Accepting where we are is the only way forward. We must accept ourselves, the choices we've made, the lives we've had which has delivered us to this point in time. No one is perfect or has lived without mistakes being made.
When we cannot accept where we've gone or what we've done to get us here, we begin holding others to unreasonable standards; Standards we ourselves, cannot meet. Our desire to punish, as well as the punishment, becomes harsh, more extreme, because we are trying to purge our own feelings of anger toward ourselves. We make it about what others are doing, but it never is about them, it's about our responsibility for the choices we've made, especially when those choices were not aligned with who we want to be. We know we are better than some of the choices we've made, but we identify ourselves by them internally, always being afraid we will be found out as a fraud; For holding someone else accountable for something and exacting punishment on them for it, when you do or have done the same thing, is being a fraudulent person.

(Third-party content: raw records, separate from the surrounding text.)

### src/rtl/circle_pair_overlap_resolve_macros.svh
// assertion macros for the circle pair overlap block
`ifndef CIRCLE_PAIR_OVERLAP_RESOLVE_MACROS_SVH
`define CIRCLE_PAIR_OVERLAP_RESOLVE_MACROS_SVH
`ifndef NO_ASSERTIONS
`define CPOR_ASSERT(lbl, prop, msg) \
	lbl: assert property (@(posedge clk) disable iff (!arst_n) prop) else $error(msg);
`define CPOR_NEVER(lbl, expr, msg) \
	lbl: assert property (@(posedge clk) disable iff (!arst_n) !(expr)) else $error(msg);
`else
`define CPOR_ASSERT(lbl, prop, msg)
`define CPOR_NEVER(lbl, expr, msg)
`endif
`endif

### src/rtl/cpor_pkg.sv
package cpor_pkg;

	// depth of the queue between the front and the back
	localparam int QDEPTH = 4;
	localparam int QAW    = $clog2(QDEPTH);
	localparam int QCW    = $clog2(QDEPTH + 1);

	typedef struct packed {
		logic full;
		logic empty;
	} cpor_qstat_t;

endpackage
## src/sv/sfa_pkg.sv

```systemverilog
// ----------------------------------------------------------------------------
// sfa_pkg
// Shared types and constants of the segment fit allocator.
// ----------------------------------------------------------------------------
package sfa_pkg;

   localparam int TABLE_ENTRIES = 16;
   localparam int ADDR_BITS     = 16;
   localparam int IDX_BITS      = $clog2(TABLE_ENTRIES);
   localparam int CNT_BITS      = $clog2(TABLE_ENTRIES + 1);

   localparam logic [1:0] ACT_APPEND = 2'd0;
   localparam logic [1:0] ACT_ALLOC  = 2'd1;
   localparam logic [1:0] ACT_FREE   = 2'd2;

   localparam logic [1:0] FIT_BEST  = 2'd1;
   localparam logic [1:0] FIT_WORST = 2'd2;

   localparam logic [2:0] ST_OK       = 3'd0;
   localparam logic [2:0] ST_OVERSIZE = 3'd1;
   localparam logic [2:0] ST_FRAG     = 3'd2;
   localparam logic [2:0] ST_NO_OWNER = 3'd3;
   localparam logic [2:0] ST_NO_ROOM  = 3'd4;

   // one table entry as held in memory
   typedef struct packed {
      logic [ADDR_BITS-1:0] start;
      logic [ADDR_BITS-1:0] size;
      logic                 used;
      logic [7:0]           owner;
      logic [1:0]           kind;
   } hole_type;

   // memory port request from the sequencer
   typedef struct packed {
      logic                rd_en;
      logic [IDX_BITS-1:0] rd_addr;
      logic                wr_en;
      logic [IDX_BITS-1:0] wr_addr;
      hole_type            wr_data;
   } mem_req_type;

   typedef enum logic [3:0] {
      S_IDLE,
      S_APPEND,
      S_SCAN_RD,
      S_SCAN,
      S_SPLIT_RD,
      S_SPLIT,
      S_GRANT,
      S_FREE_RD,
      S_FREE,
      S_MERGE_RD,
      S_MERGE,
      S_SHDN_RD,
      S_SHDN,
      S_DONE
   } state_type;

endpackage

```

## src/sv/sfa_table.sv

```systemverilog
// ----------------------------------------------------------------------------
// sfa_table
// Hole table storage: one write port, one read port, registered read data.
// ----------------------------------------------------------------------------
module sfa_table
   import sfa_pkg::*;
(
   input  logic        clock,
   input  mem_req_type mem_req,
   output hole_type    rd_data
);

   hole_type mem [TABLE_ENTRIES];
   hole_type rd_data_ff;

   // write and read ports, registered output; a read of the entry being written returns the old entry
   always_ff @(posedge clock) begin
      if (mem_req.wr_en) begin
         mem[mem_req.wr_addr] <= mem_req.wr_data;
      end
      if (mem_req.rd_en) begin
         rd_data_ff <= mem[mem_req.rd_addr];
      end
   end

   assign rd_data = rd_data_ff;

endmodule

```

## src/sv/sfa_ctrl.sv

```systemverilog
// ----------------------------------------------------------------------------
// sfa_ctrl
// Sequencer: scans, splits, frees and merges the hole table through the
// memory port, one entry access per cycle.
// ----------------------------------------------------------------------------
module sfa_ctrl
   import sfa_pkg::*;
(
   input  logic                 clock,
   input  logic                 reset,
   input  logic                 req_valid,
   output logic                 req_stall,
   input  logic [1:0]           req_action,
   input  logic [1:0]           req_fit_policy,
   input  logic [7:0]           req_owner_id,
   input  logic [1:0]           req_segment_kind,
   input  logic [15:0]          req_request_size,
   output logic                 rsp_valid,
   input  logic                 rsp_stall,
   output logic [2:0]           rsp_status,
   output logic [15:0]          rsp_base,
   output logic [15:0]          rsp_granted_size,
   output logic [15:0]          rsp_internal_waste,
   output mem_req_type          mem_req,
   input  hole_type             rd_data
);

   state_type state_ff, state_in;
   logic [1:0]  act_ff, act_in;
   logic [1:0]  pol_ff, pol_in;
   logic [7:0]  own_ff, own_in;
   logic [1:0]  kind_ff, kind_in;
   logic [15:0] req_ff, req_in;
   logic [CNT_BITS-1:0] cnt_ff, cnt_in;
   logic [ADDR_BITS-1:0] total_ff, total_in;
   logic [CNT_BITS-1:0] idx_ff, idx_in;   // scan pointer, read and write address
   logic [CNT_BITS-1:0] dst_ff, dst_in;   // merge write pointer
   logic                found_ff, found_in;
   logic                any_ff, any_in;
   logic [IDX_BITS-1:0] pick_ff, pick_in;
   logic [ADDR_BITS-1:0] psize_ff, psize_in;
   hole_type            hold_ff, hold_in;  // carried entry
   logic [16:0]         rnd_ff, rnd_in;    // rounded request
   logic                vld_ff, vld_in;
   logic [2:0]          st_ff, st_in;
   logic [15:0]         base_ff, base_in;
   logic [15:0]         gr_ff, gr_in;
   logic [15:0]         ws_ff, ws_in;

   logic [16:0]         newtot;
   logic                take;
   logic                fits;
   hole_type            cur;
   logic [ADDR_BITS:0]  sum;

   assign rsp_valid          = vld_ff;
   assign rsp_status         = st_ff;
   assign rsp_base           = base_ff;
   assign rsp_granted_size   = gr_ff;
   assign rsp_internal_waste = ws_ff;
   assign req_stall          = (state_ff != S_IDLE) || vld_ff;

   // hold state and result registers
   always_ff @(posedge clock) begin
      if (reset) begin
         state_ff <= S_IDLE;
         cnt_ff   <= '0;
         total_ff <= '0;
         vld_ff   <= 1'b0;
      end else begin
         state_ff <= state_in;
         cnt_ff   <= cnt_in;
         total_ff <= total_in;
         vld_ff   <= vld_in;
      end
      act_ff <= act_in; pol_ff <= pol_in; own_ff <= own_in; kind_ff <= kind_in;
      req_ff <= req_in; idx_ff <= idx_in; dst_ff <= dst_in; found_ff <= found_in;
      any_ff <= any_in; pick_ff <= pick_in; psize_ff <= psize_in; hold_ff <= hold_in;
      rnd_ff <= rnd_in; st_ff <= st_in; base_ff <= base_in; gr_ff <= gr_in;
      ws_ff <= ws_in;
   end

   // next state, memory accesses
   always_comb begin
      state_in = state_ff; act_in = act_ff; pol_in = pol_ff; own_in = own_ff;
      kind_in = kind_ff; req_in = req_ff; cnt_in = cnt_ff; total_in = total_ff;
      idx_in = idx_ff; dst_in = dst_ff; found_in = found_ff; any_in = any_ff;
      pick_in = pick_ff; psize_in = psize_ff; hold_in = hold_ff; rnd_in = rnd_ff;
      vld_in = vld_ff; st_in = st_ff; base_in = base_ff; gr_in = gr_ff; ws_in = ws_ff;
      mem_req  = '0;
      cur      = rd_data;
      newtot   = {1'b0, total_ff} + {1'b0, req_ff};
      fits     = !cur.used && (cur.size >= req_ff);
      take     = 1'b0;
      sum      = {1'b0, hold_ff.size} + {1'b0, cur.size};
      if (vld_ff && !rsp_stall) begin
         vld_in = 1'b0;
      end
      unique case (state_ff)
         S_IDLE: begin
            if (req_valid && !req_stall) begin
               act_in = req_action; pol_in = req_fit_policy; own_in = req_owner_id;
               kind_in = req_segment_kind; req_in = req_request_size;
               st_in = ST_OK; base_in = '0; gr_in = '0; ws_in = '0;
               idx_in = '0; found_in = 1'b0; any_in = 1'b0; rnd_in = 17'd1;
               unique case (req_action)
                  ACT_APPEND: state_in = S_APPEND;
                  ACT_ALLOC:  state_in = S_SCAN_RD;
                  ACT_FREE:   state_in = S_FREE_RD;
                  default:    state_in = S_DONE;
               endcase
            end
         end
         S_APPEND: begin
            if (cnt_ff >= CNT_BITS'(TABLE_ENTRIES) || newtot[16]) begin
               st_in = ST_NO_ROOM;
            end else begin
               mem_req.wr_en   = 1'b1;
               mem_req.wr_addr = cnt_ff[IDX_BITS-1:0];
               mem_req.wr_data = '{start: total_ff, size: req_ff, used: 1'b0,
                                   owner: 8'd0, kind: 2'd0};
               cnt_in   = cnt_ff + 1'b1;
               total_in = newtot[15:0];
               base_in  = total_ff;
               gr_in    = req_ff;
            end
            state_in = S_DONE;
         end
         // issue read of entry idx, also step the rounding; end the scan past the last entry
         S_SCAN_RD: begin
            if (rnd_ff < {1'b0, req_ff}) begin
               rnd_in = {rnd_ff[15:0], 1'b0};
            end
            if (idx_ff >= cnt_ff) begin
               state_in = found_ff ? S_SPLIT_RD : S_DONE;
               if (!found_ff) begin
                  st_in = (total_ff < req_ff) ? ST_OVERSIZE : ST_FRAG;
               end
            end else begin
               mem_req.rd_en   = 1'b1;
               mem_req.rd_addr = idx_ff[IDX_BITS-1:0];
               state_in        = S_SCAN;
            end
         end
         S_SCAN: begin
            if (fits) begin
               if (pol_ff == FIT_BEST) begin
                  take = !found_ff || (cur.size < psize_ff);
               end else if (pol_ff == FIT_WORST) begin
                  take = !found_ff || (cur.size >= psize_ff);
               end else begin
                  take = 1'b1;
               end
            end
            if (take) begin
               found_in = 1'b1;
               pick_in  = idx_ff[IDX_BITS-1:0];
               psize_in = cur.size;
            end
            idx_in = idx_ff + 1'b1;
            if (take && pol_ff != FIT_BEST && pol_ff != FIT_WORST) begin
               idx_in = cnt_ff;
            end
            state_in = S_SCAN_RD;
         end
         S_SPLIT_RD: begin
            // finish rounding first
            if (rnd_ff < {1'b0, req_ff}) begin
               rnd_in = {rnd_ff[15:0], 1'b0};
            end else begin
               mem_req.rd_en   = 1'b1;
               mem_req.rd_addr = pick_ff;
               state_in        = S_SPLIT;
            end
         end
         S_SPLIT: begin
            hold_in = cur;
            hold_in.used = 1'b1; hold_in.owner = own_ff; hold_in.kind = kind_ff;
            if ({1'b0, cur.size} > rnd_ff && cnt_ff < CNT_BITS'(TABLE_ENTRIES)) begin
               hold_in.size = rnd_ff[15:0];
               // shift entries above pick up by one, from the top
               idx_in   = cnt_ff;
               state_in = S_SHDN_RD;
               dst_in   = '1;
            end else begin
               state_in = S_GRANT;
            end
         end
         // shift up: move entry idx-1 to idx, down to pick+1
         S_SHDN_RD: begin
            if (idx_ff == CNT_BITS'(pick_ff) + 1'b1) begin
               mem_req.wr_en   = 1'b1;
               mem_req.wr_addr = idx_ff[IDX_BITS-1:0];
               mem_req.wr_data = '{start: hold_ff.start + rnd_ff[15:0],
                                   size: psize_ff - rnd_ff[15:0], used: 1'b0,
                                   owner: 8'd0, kind: 2'd0};
               cnt_in   = cnt_ff + 1'b1;
               state_in = S_GRANT;
            end else begin
               mem_req.rd_en   = 1'b1;
               mem_req.rd_addr = IDX_BITS'(idx_ff - 1'b1);
               state_in        = S_SHDN;
            end
         end
         S_SHDN: begin
            mem_req.wr_en   = 1'b1;
            mem_req.wr_addr = idx_ff[IDX_BITS-1:0];
            mem_req.wr_data = cur;
            idx_in   = idx_ff - 1'b1;
            state_in = S_SHDN_RD;
         end
         S_GRANT: begin
            mem_req.wr_en   = 1'b1;
            mem_req.wr_addr = pick_ff;
            mem_req.wr_data = hold_ff;
            base_in  = hold_ff.start;
            gr_in    = hold_ff.size;
            ws_in    = hold_ff.size - req_ff;
            state_in = S_DONE;
         end
         // release owner's entries
         S_FREE_RD: begin
            if (idx_ff >= cnt_ff) begin
               if (!any_ff) begin
                  st_in = ST_NO_OWNER;
               end
               idx_in = '0; dst_in = '0;
               state_in = (cnt_ff == '0) ? S_DONE : S_MERGE_RD;
            end else begin
               mem_req.rd_en   = 1'b1;
               mem_req.rd_addr = idx_ff[IDX_BITS-1:0];
               state_in        = S_FREE;
            end
         end
         S_FREE: begin
            if (cur.used && cur.owner == own_ff) begin
               mem_req.wr_en   = 1'b1;
               mem_req.wr_addr = idx_ff[IDX_BITS-1:0];
               mem_req.wr_data = cur;
               mem_req.wr_data.used  = 1'b0;
               mem_req.wr_data.owner = 8'd0;
               any_in = 1'b1;
            end
            idx_in   = idx_ff + 1'b1;
            state_in = S_FREE_RD;
         end
         // compact: hold carries the last kept entry, written at dst
         S_MERGE_RD: begin
            if (idx_ff >= cnt_ff) begin
               mem_req.wr_en   = 1'b1;
               mem_req.wr_addr = dst_ff[IDX_BITS-1:0];
               mem_req.wr_data = hold_ff;
               cnt_in   = dst_ff + 1'b1;
               state_in = S_DONE;
            end else begin
               mem_req.rd_en   = 1'b1;
               mem_req.rd_addr = idx_ff[IDX_BITS-1:0];
               state_in        = S_MERGE;
            end
         end
         S_MERGE: begin
            if (idx_ff == '0) begin
               hold_in = cur;
            end else if (!hold_ff.used && !cur.used) begin
               hold_in.size = sum[ADDR_BITS-1:0];
            end else begin
               mem_req.wr_en   = 1'b1;
               mem_req.wr_addr = dst_ff[IDX_BITS-1:0];
               mem_req.wr_data = hold_ff;
               dst_in  = dst_ff + 1'b1;
               hold_in = cur;
            end
            idx_in   = idx_ff + 1'b1;
            state_in = S_MERGE_RD;
         end
         S_DONE: begin
            if (!vld_ff || !rsp_stall) begin
               vld_in   = 1'b1;
               state_in = S_IDLE;
            end
         end
         default: state_in = S_IDLE;
      endcase
   end

endmodule

```

## src/sv/segment_fit_allocator_top.sv

```systemverilog
// ----------------------------------------------------------------------------
// segment_fit_allocator_top
// Hole table allocator with first, best and worst fit.
// ----------------------------------------------------------------------------
// One word in, one word out. Append writes one new hole after the last entry.
// Allocate reads table entries for the fit scan (first fit stops at the first
// hole that fits), with the power of two rounding overlapped with the scan,
// and shifts entries up when a split inserts a hole. Free releases the owner's
// entries in one pass and merges adjacent free holes in a second. All passes run
// through the single read / single write port of the hole table memory (16
// entries). A new word is taken once the previous result is gone.
module segment_fit_allocator_top
   import sfa_pkg::*;
(
   input  logic        clock,
   input  logic        reset,
   input  logic        req_valid,
   output logic        req_stall,
   input  logic [1:0]  req_action,
   input  logic [1:0]  req_fit_policy,
   input  logic [7:0]  req_owner_id,
   input  logic [1:0]  req_segment_kind,
   input  logic [15:0] req_request_size,
   output logic        rsp_valid,
   input  logic        rsp_stall,
   output logic [2:0]  rsp_status,
   output logic [15:0] rsp_base,
   output logic [15:0] rsp_granted_size,
   output logic [15:0] rsp_internal_waste
);

   mem_req_type mem_req;
   hole_type    rd_data;

   sfa_ctrl u_ctrl (
      .clock, .reset, .req_valid, .req_stall, .req_action, .req_fit_policy,
      .req_owner_id, .req_segment_kind, .req_request_size, .rsp_valid,
      .rsp_stall, .rsp_status, .rsp_base, .rsp_granted_size,
      .rsp_internal_waste, .mem_req, .rd_data
   );

   sfa_table u_table (
      .clock, .mem_req, .rd_data
   );

endmodule
```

Truth is, I'm not my body. I'm not my mistakes, or my illness, or my physical condition. I'm not my past, or my material wealth, or the lack of it. I'm not a hero, nor am I a villain.
I am a living, breathing, spiritual being making my way through a human experience where I have tried, to the best of my ability, to be a fair, honest, trusting, loving, forgiving person. I have made choices along my path with limited insight, a lack of knowledge or experience to make a different choice. How that looks to another person is not my responsibility, nor is the pain I endured, the responsibility of another.
I have trusted untrustworthy people. I have loved unlovable people in a subconscious effort to better understand trust and love, that I may recognize it more readily in myself, improving these fundamental qualities in my relationship with myself, as everything else stems from there.
Heartbreak is inevitable in this world. No one avoids it in some form or another. I've sat dumbfounded, with my heart in pieces in my hands, alone, wondering what I did wrong, not loving myself more than I loved an idea of another person, who in reality, wasn't at all the ideal I projected onto him. It wasn't his fault. It was my mistake believing something I imagined, could come from something that never was.
Embracing our personal responsibility for the condition of our lives is the key to reclaiming our Free Will. Understanding this frees us and unlocks a future of unlimited possibilities, for if we are honest with ourselves, we begin to approach the creation of our life, not through judgment and limitations, but through our strengths, brought into our awareness by our missteps.